My
previous post outlined a brief idea, I will try to flesh it out a
bit more in this post.
The main areas of focus would be :
- What are these 'named list' ? How do you use them ? What are its
required properties ?
- When would it be a good idea to use this proposal ? When not ?
- What all can be optimised this way ?
- Some examples on how to implement it goddamnit !
Hopefully this post will address my thoughts in the same order in which
I list them above.
Named lists
Named lists are a construct loosely based on
XEP 33.
That is, their idea came to me through that spec - but they dont really
share much with it except that I believe that XEP 33 could logically
include this as an extension.
In this proposal, the main properties of named lists (in this context)
are :
- Each named list has a 'sender jid' and a list of 'n' reciepent
jids.
- Named lists can be removed at any point of time by the hosting
server - so, remote servers cannot make assumptions about a lists
existance.
- For an xml stanza recieved for a named list, the hosting server
generates 'n' packets with 'from' replaced by the 'sender jid' and 'to'
being the ith reciepent in the list : and then processes
each of these stanza's as though they were recieved individually from
remote server.
Now, given these we have the following cases :
- serverA sends stanza to named list 'routing_list' in serverB,
list exists : so stanza's delivered -- Ideal case, maximum savings !
- serverA sends stanza to named list 'routing_list' in serverB,
list does not exist : error returned -- either serverA recreates a new
list, or fallsback on more traditional approach of stanza delivery
(suppose it finds that serverB is a bit too aggressive in list cleanup
and decides against using lists, etc).
In both of these cases, serverA should recieve some sort of
acknowledgement that the stanza was either recieved or error was
encountered.
In XMPP, request-response pattern is modelled using 'iq' stanza's, so
my current thoughts are to use that for this purpose.
The general structure will be :
- serverA sending stanza to serverB.
<iq from='domainA' to='named_list@domainB' type='set' id='someId'>
<A single xml stanza to be delivered to the list without from
and to attributes. />
</iq>
- Failure at serverB to deliver this stanza.
If this fails for whatever reason, we will have :
<iq from='named_list@domainB' to='domainA' type='error' id='someId'
/>
The reason is not important, what matters is that it failed and that
the sending server should retry.
It could be 'cos the list was removed, or there was some other error -
bottomline, cant deliver - so retry.
Typically, this will trigger serverA to either create a new list and
try against that list name or stop using lists itself and fallback on
'traditional' methods (impl detail).
Note: Here, I have removed the constrain for error responses that I
placed yesterday : namely that the response MUST contain the actual
stanza to be delivered within it.
This means that, until the iq response comes back from serverB, serverA
will need to hold on to that stanza for retransmission purposes.

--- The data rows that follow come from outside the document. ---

What follows belongs to an exercise in optimizing a design on an open flow for small area, a short achievable clock period and few clock cycles per item; a production flow would make more cautious choices.
No run shown here included a check of the RTL's function; only the layout flow was run.

$ cat config.mk
export PLATFORM = sky130hd
export DESIGN_NAME = kw_unwrap
export DESIGN_NICKNAME = kw_unwrap
export VERILOG_FILES = /design/flow/design.v
export SDC_FILE = /design/flow/constraint.sdc
export NUM_CORES = 8
export LEC_CHECK = 0
export CAP_MARGIN = 20
export CORE_MARGIN = 2
export CORE_UTILIZATION = 25
export SETUP_SLACK_MARGIN = 1.65
export SLEW_MARGIN = 20
export SYNTH_HIERARCHICAL = 1
$ cat constraint.sdc
create_clock -name core_clock -period 8.0 [get_ports {clk}]
set_input_delay 1.6000 -clock core_clock [delete_from_list [all_inputs] [get_ports {clk}]]
set_output_delay 1.6000 -clock core_clock [all_outputs]
set_load 0.01 [all_outputs]
$ cat design.v
module aes_sbox (
    input  wire [7:0] a,
    output wire [7:0] y
);
    wire t0, t1, t2, t3, t4, t5, t6, t7, t8, t9, t10, t11, t12, t13, t14, t15, t16, t17, t18, t19, t20, t21, t22, t23, t24, t25, t26, t27, t28, t29, t30, M1, M2, M3, M4, M5, M6, M7, M8, M9, M10, M11, M12, M13, M14, M15, M16, M17, M18, M19, M20, M21, M22, M23, M46, M47, M48, M49, M50, M51, M52, M53, M54, M55, M56, M57, M58, M59, M60, M61, M62, M63, b0, b1, b2, b3, b4, b5, b6, b7, b8, b9, b10, b11, b12, b13, b14, b15, b16, b17, b18, b19, b20, b21, b22, b23, b24, b25, b26, b27, b28, b29, b30, b31, b32, b33, b34, b35, b36, M37, M38, M39, M40, M41, M42, M43, M44, M45, M20b, M21b, M22b, M23b;
    sx2 g0 (.a(a[1]), .b(a[3]), .y(t0));
    sx2 g1 (.a(a[5]), .b(a[6]), .y(t1));
    sx2 g2 (.a(a[2]), .b(a[7]), .y(t2));
    sx2 g3 (.a(a[0]), .b(t1), .y(t3));
    sx2 g4 (.a(a[4]), .b(a[7]), .y(t4));
    sx2 g5 (.a(t0), .b(t4), .y(t5));
    sx2 g6 (.a(a[6]), .b(t0), .y(t6));
    sx2 g7 (.a(a[5]), .b(t2), .y(t7));
    sx2 g8 (.a(a[2]), .b(a[4]), .y(t8));
    sx2 g9 (.a(a[2]), .b(a[5]), .y(t9));
    sx2 g10 (.a(a[1]), .b(a[4]), .y(t10));
    sx2 g11 (.a(a[1]), .b(a[7]), .y(t11));
    sx2 g12 (.a(a[0]), .b(a[2]), .y(t12));
    sx2 g13 (.a(t2), .b(t10), .y(t13));
    sx2 g14 (.a(a[4]), .b(t2), .y(t14));
    sx2 g15 (.a(a[1]), .b(t2), .y(t15));
    sx2 g16 (.a(t1), .b(t8), .y(t16));
    sx2 g17 (.a(t0), .b(t9), .y(t17));
    sx2 g18 (.a(a[3]), .b(t7), .y(t18));
    sx2 g19 (.a(a[0]), .b(t5), .y(t19));
    sx2 g20 (.a(a[4]), .b(t7), .y(t20));
    sx2 g21 (.a(t1), .b(t5), .y(t21));
    sx2 g22 (.a(t3), .b(t15), .y(t22));
    sx2 g23 (.a(t6), .b(t14), .y(t23));
    sx2 g24 (.a(t0), .b(t7), .y(t24));
    sx2 g25 (.a(a[2]), .b(t6), .y(t25));
    sx2 g26 (.a(t0), .b(t16), .y(t26));
    sx2 g27 (.a(t6), .b(t12), .y(t27));
    sx2 g28 (.a(a[7]), .b(t3), .y(t28));
    sx2 g29 (.a(a[1]), .b(t3), .y(t29));
    sx2 g30 (.a(a[4]), .b(t3), .y(t30));
    snand2 g31 (.a(t13), .b(t5), .y(M1));
    snand2 g32 (.a(t22), .b(t19), .y(M2));
    sxn2 g33 (.a(t23), .b(M1), .y(M3));
    snand2 g34 (.a(t30), .b(a[0]), .y(M4));
    sx2 g35 (.a(M4), .b(M1), .y(M5));
    snand2 g36 (.a(t11), .b(t17), .y(M6));
    snand2 g37 (.a(t29), .b(t3), .y(M7));
    sxn2 g38 (.a(t18), .b(M6), .y(M8));
    snand2 g39 (.a(t28), .b(t27), .y(M9));
    sx2 g40 (.a(M9), .b(M6), .y(M10));
    snand2 g41 (.a(t4), .b(t25), .y(M11));
    snand2 g42 (.a(t8), .b(t20), .y(M12));
    sx2 g43 (.a(M12), .b(M11), .y(M13));
    snand2 g44 (.a(t2), .b(t21), .y(M14));
    sx2 g45 (.a(M14), .b(M11), .y(M15));
    sxn2 g46 (.a(M3), .b(M2), .y(M16));
    sx2 g47 (.a(M5), .b(t26), .y(M17));
    sxn2 g48 (.a(M8), .b(M7), .y(M18));
    sx2 g49 (.a(M10), .b(M15), .y(M19));
    sx2 g50 (.a(M16), .b(M13), .y(M20));
    sx2 g50b (.a(M16), .b(M13), .y(M20b));
    sx2 g51 (.a(M17), .b(M15), .y(M21));
    sx2 g51b (.a(M17), .b(M15), .y(M21b));
    sx2 g52 (.a(M18), .b(M13), .y(M22));
    sx2 g52b (.a(M18), .b(M13), .y(M22b));
    sx2 g53 (.a(M19), .b(t24), .y(M23));
    sx2 g53b (.a(M19), .b(t24), .y(M23b));
    gf16_inv_0000_000000000_2 u_inv (.d({M23, M22, M21, M20}), .e({M23b, M22b, M21b, M20b}), .m({M45, M44, M43, M42, M41, M40, M39, M38, M37}));
    snand2 g54 (.a(M44), .b(t5), .y(M46));
    snand2 g55 (.a(M40), .b(t19), .y(M47));
    snand2 g56 (.a(M39), .b(a[0]), .y(M48));
    snand2 g57 (.a(M43), .b(t17), .y(M49));
    snand2 g58 (.a(M38), .b(t3), .y(M50));
    snand2 g59 (.a(M37), .b(t27), .y(M51));
    snand2 g60 (.a(M42), .b(t25), .y(M52));
    snand2 g61 (.a(M45), .b(t20), .y(M53));
    snand2 g62 (.a(M41), .b(t21), .y(M54));
    snand2 g63 (.a(M44), .b(t13), .y(M55));
    snand2 g64 (.a(M40), .b(t22), .y(M56));
    snand2 g65 (.a(M39), .b(t30), .y(M57));
    snand2 g66 (.a(M43), .b(t11), .y(M58));
    snand2 g67 (.a(M38), .b(t29), .y(M59));
    snand2 g68 (.a(M37), .b(t28), .y(M60));
    snand2 g69 (.a(M42), .b(t4), .y(M61));
    snand2 g70 (.a(M45), .b(t8), .y(M62));
    snand2 g71 (.a(M41), .b(t2), .y(M63));
    sx2 g72 (.a(M56), .b(M61), .y(b0));
    sxn2 g73 (.a(M62), .b(b0), .y(b1));
    sx2 g74 (.a(M46), .b(M49), .y(b2));
    sx2 g75 (.a(M54), .b(M58), .y(b3));
    sx2 g76 (.a(M50), .b(M53), .y(b4));
    sx2 g77 (.a(M48), .b(M60), .y(b5));
    sx2 g78 (.a(M51), .b(M59), .y(b6));
    sx2 g79 (.a(M47), .b(M50), .y(b7));
    sxn2 g80 (.a(M55), .b(b7), .y(b8));
    sx2 g81 (.a(M46), .b(M52), .y(b9));
    sxn2 g82 (.a(M61), .b(b6), .y(b10));
    sxn2 g83 (.a(M62), .b(b10), .y(b11));
    sx2 g84 (.a(b3), .b(b5), .y(b12));
    sxn2 g85 (.a(M55), .b(b1), .y(b13));
    sx2 g86 (.a(M48), .b(M51), .y(b14));
    sx2 g87 (.a(M61), .b(M63), .y(b15));
    sx2 g88 (.a(M48), .b(M58), .y(b16));
    sx2 g89 (.a(M49), .b(M52), .y(b17));
    sxn2 g90 (.a(M57), .b(b2), .y(b18));
    sx2 g91 (.a(M47), .b(M53), .y(b19));
    sx2 g92 (.a(b2), .b(b8), .y(b20));
    sx2 g93 (.a(b8), .b(b14), .y(b21));
    sx2 g94 (.a(b9), .b(b15), .y(b22));
    sx2 g95 (.a(b2), .b(b16), .y(b23));
    sxn2 g96 (.a(b12), .b(b22), .y(b24));
    sxn2 g97 (.a(b11), .b(b23), .y(b25));
    sx2 g98 (.a(b1), .b(b21), .y(b26));
    sx2 g99 (.a(b4), .b(b17), .y(b27));
    sx2 g100 (.a(b1), .b(b12), .y(b28));
    sx2 g101 (.a(b4), .b(b11), .y(b29));
    sx2 g102 (.a(b9), .b(b19), .y(b30));
    sx2 g103 (.a(b1), .b(b20), .y(b31));
    sx2 g104 (.a(b4), .b(b18), .y(b32));
    sxn2 g105 (.a(b13), .b(b30), .y(b33));
    sx2 g106 (.a(b28), .b(b32), .y(b34));
    sxn2 g107 (.a(b3), .b(b29), .y(b35));
    sx2 g108 (.a(b13), .b(b27), .y(b36));
    assign y[7] = b36;
    assign y[6] = b33;
    assign y[5] = b24;
    assign y[4] = b31;
    assign y[3] = b26;
    assign y[2] = b34;
    assign y[1] = b35;
    assign y[0] = b25;
endmodule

The reason why I removed this MUST requirement was 'cos we cant enforce
constraints on the contained xml stanza returned in the error response
: neither will we be able to validate or enforce it in case remote
server is misbehaving for whatever reason.
This will also reduce the S2S traffic payload.
<iq from='named_list@domainB' to='domainA' type='result' id='someId'
/>
This indicates that the delivery was successful.
Note that, this is delivery to the list that was successful - that is,
names list existed when stanza was recieved and serverB could process
the stanza for that list.
There might be errors while processing the actual generated stanza's
later on - we are not concerned about that now.
Now that we have established 'how' serverA uses a named list on serverB
- let us look into how it can create it.
As stated initially, the list creation is a simple enough stanza.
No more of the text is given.